[src/usb_tx_fifo.sv]
/*
 Show-ahead payload FIFO, head is valid whenever level is non-zero.
 Pushes while full and pops while empty are dropped silently.
*/
`timescale 1ns/10ps

module usb_tx_fifo (
  input  logic                          clk,
  input  logic                          rst_n,
  input  logic                          push,
  input  logic [7:0]                    push_data,
  input  logic                          pop,
  output logic [7:0]                    head,
  output logic [usbfs_pkg::LEVEL_W-1:0] level
);

  logic [7:0]                    mem [usbfs_pkg::FIFO_DEPTH];
  logic [usbfs_pkg::LEVEL_W-2:0] wr_ptr;   // wraps at depth
  logic [usbfs_pkg::LEVEL_W-2:0] rd_ptr;
  logic                          do_push;
  logic                          do_pop;

  assign do_push = push && (level != usbfs_pkg::LEVEL_W'(usbfs_pkg::FIFO_DEPTH));
  assign do_pop  = pop && (level != '0);
  assign head    = mem[rd_ptr];                // oldest byte

  always_ff @(posedge clk)
  begin
    if (do_push)
      mem[wr_ptr] <= push_data;
  end

  always_ff @(posedge clk or negedge rst_n)
  begin
    if (!rst_n)
    begin
      wr_ptr <= '0;
      rd_ptr <= '0;
      level  <= '0;
    end
    else
    begin
      if (do_push)
        wr_ptr <= wr_ptr + 1'b1;
      if (do_pop)
        rd_ptr <= rd_ptr + 1'b1;
      case ({do_push, do_pop})
        2'b10:   level <= level + 1'b1;
        2'b01:   level <= level - 1'b1;
        default: level <= level;           // none or both
      endcase
    end
  end

endmodule

[src/usb_wb_regs.sv]
/*
 Wishbone classic slave, ack one cycle after cyc and stb, no wait states.
 A send write is dropped while the packetizer is busy.
*/
`timescale 1ns/10ps

module usb_wb_regs (
  input  logic                          clk,
  input  logic                          rst_n,
  input  logic                          cyc,
  input  logic                          stb,
  input  logic                          we,
  input  logic [1:0]                    adr,
  input  logic [15:0]                   dat_i,
  input  logic                          busy,
  input  logic [usbfs_pkg::LEVEL_W-1:0] level,
  output logic [15:0]                   dat_o,
  output logic                          ack,
  output logic                          push,
  output logic [7:0]                    push_data,
  output logic                          start,
  output logic [3:0]                    pid
);

  logic req;
  logic wr_data;
  logic wr_ctrl;
  logic rd_status;

  assign req       = cyc && stb && !ack;     // new request, not yet acked
  assign wr_data   = req && we && (adr == usbfs_pkg::ADDR_DATA);
  assign wr_ctrl   = req && we && (adr == usbfs_pkg::ADDR_CTRL);
  assign rd_status = req && !we && (adr == usbfs_pkg::ADDR_STATUS);

  always_ff @(posedge clk or negedge rst_n)
  begin
    if (!rst_n)
    begin
      ack   <= 1'b0;
      push  <= 1'b0;
      start <= 1'b0;
      dat_o <= '0;
    end
    else
    begin
      ack   <= req;
      push  <= wr_data;
      start <= wr_ctrl && dat_i[8] && !busy;   // send strobe
      if (rd_status)
        dat_o <= {7'd0, busy, 2'd0, level};
      else
        dat_o <= '0;                         // DATA and CTRL read as zero
    end
  end

  always_ff @(posedge clk)
  begin
    if (wr_data)
      push_data <= dat_i[7:0];
    if (wr_ctrl)
      pid <= dat_i[3:0];
  end

endmodule

[src/usbfs_tx_top.sv]
/*
 USB full-speed transmit path behind a Wishbone classic slave, 48 MHz clk.
 No receive path, tokens or low speed.
*/
`timescale 1ns/10ps

module usbfs_tx_top (
  input  logic        clk,
  input  logic        rst_n,
  input  logic        cyc,
  input  logic        stb,
  input  logic        we,
  input  logic [1:0]  adr,
  input  logic [15:0] dat_i,
  output logic [15:0] dat_o,
  output logic        ack,
  output logic        usb_p,
  output logic        usb_n,
  output logic        en
);

  logic                          push;
  logic [7:0]                    push_data;
  logic                          pop;
  logic [7:0]                    head;
  logic [usbfs_pkg::LEVEL_W-1:0] level;
  logic                          start;
  logic [3:0]                    pid;
  logic                          busy;
  logic                          valid;
  logic [7:0]                    data;
  logic                          rd;

  usb_wb_regs u_regs (
    .clk(clk), .rst_n(rst_n), .cyc(cyc), .stb(stb), .we(we), .adr(adr),
    .dat_i(dat_i), .busy(busy), .level(level), .dat_o(dat_o), .ack(ack),
    .push(push), .push_data(push_data), .start(start), .pid(pid)
  );

  usb_tx_fifo u_fifo (
    .clk(clk), .rst_n(rst_n), .push(push), .push_data(push_data),
    .pop(pop), .head(head), .level(level)
  );

  usb_packetizer u_pkt (
    .clk(clk), .rst_n(rst_n), .start(start), .pid(pid), .head(head),
    .level(level), .rd(rd), .en(en), .pop(pop), .valid(valid),
    .data(data), .busy(busy)
  );

  usb_line_tx u_line (
    .clk(clk), .rst_n(rst_n), .valid(valid), .data(data), .rd(rd),
    .en(en), .usb_p(usb_p), .usb_n(usb_n)
  );

endmodule

[config.mk]
export PLATFORM = sky130hd
export DESIGN_NAME = usbfs_tx_top
export DESIGN_NICKNAME = d
export VERILOG_FILES = /design/src/usbfs_pkg.sv /design/src/usb_line_tx.sv /design/src/usb_packetizer.sv /design/src/usb_tx_fifo.sv /design/src/usb_wb_regs.sv /design/src/usbfs_tx_top.sv
export SDC_FILE = /design/constraint.sdc
export NUM_CORES = 1
export LEC_CHECK = 0
export BUFFER_PORTS_ARGS = -buffer_cell sky130_fd_sc_hd__buf_2
export CAP_MARGIN = 25
export CORE_AREA = 8 8 255 257
export DETAILED_ROUTE_END_ITERATION = 10
export DIE_AREA = 0 0 263 265
export GPL_TIMING_DRIVEN = 0
export REMOVE_ABC_BUFFERS = 1
export SYNTH_ARGS = -nofsm -noshare
export SYNTH_HDL_FRONTEND = slang
export SYNTH_SLANG_ARGS = --single-unit
[constraint.sdc]
create_clock -name clk -period 7.6 [get_ports clk]
set_input_delay 1.52 -clock clk [delete_from_list [all_inputs] [get_ports clk]]
set_output_delay 1.52 -clock clk [all_outputs]
set_load 0.05 [all_outputs]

* Exercise description: In the material above, find every line with the word "start" and show it.

* Finished exercise:
  output logic                          start,
      start <= 1'b0;
      start <= wr_ctrl && dat_i[8] && !busy;   // send strobe
  logic                          start;
    .push(push), .push_data(push_data), .start(start), .pid(pid)
    .clk(clk), .rst_n(rst_n), .start(start), .pid(pid), .head(head),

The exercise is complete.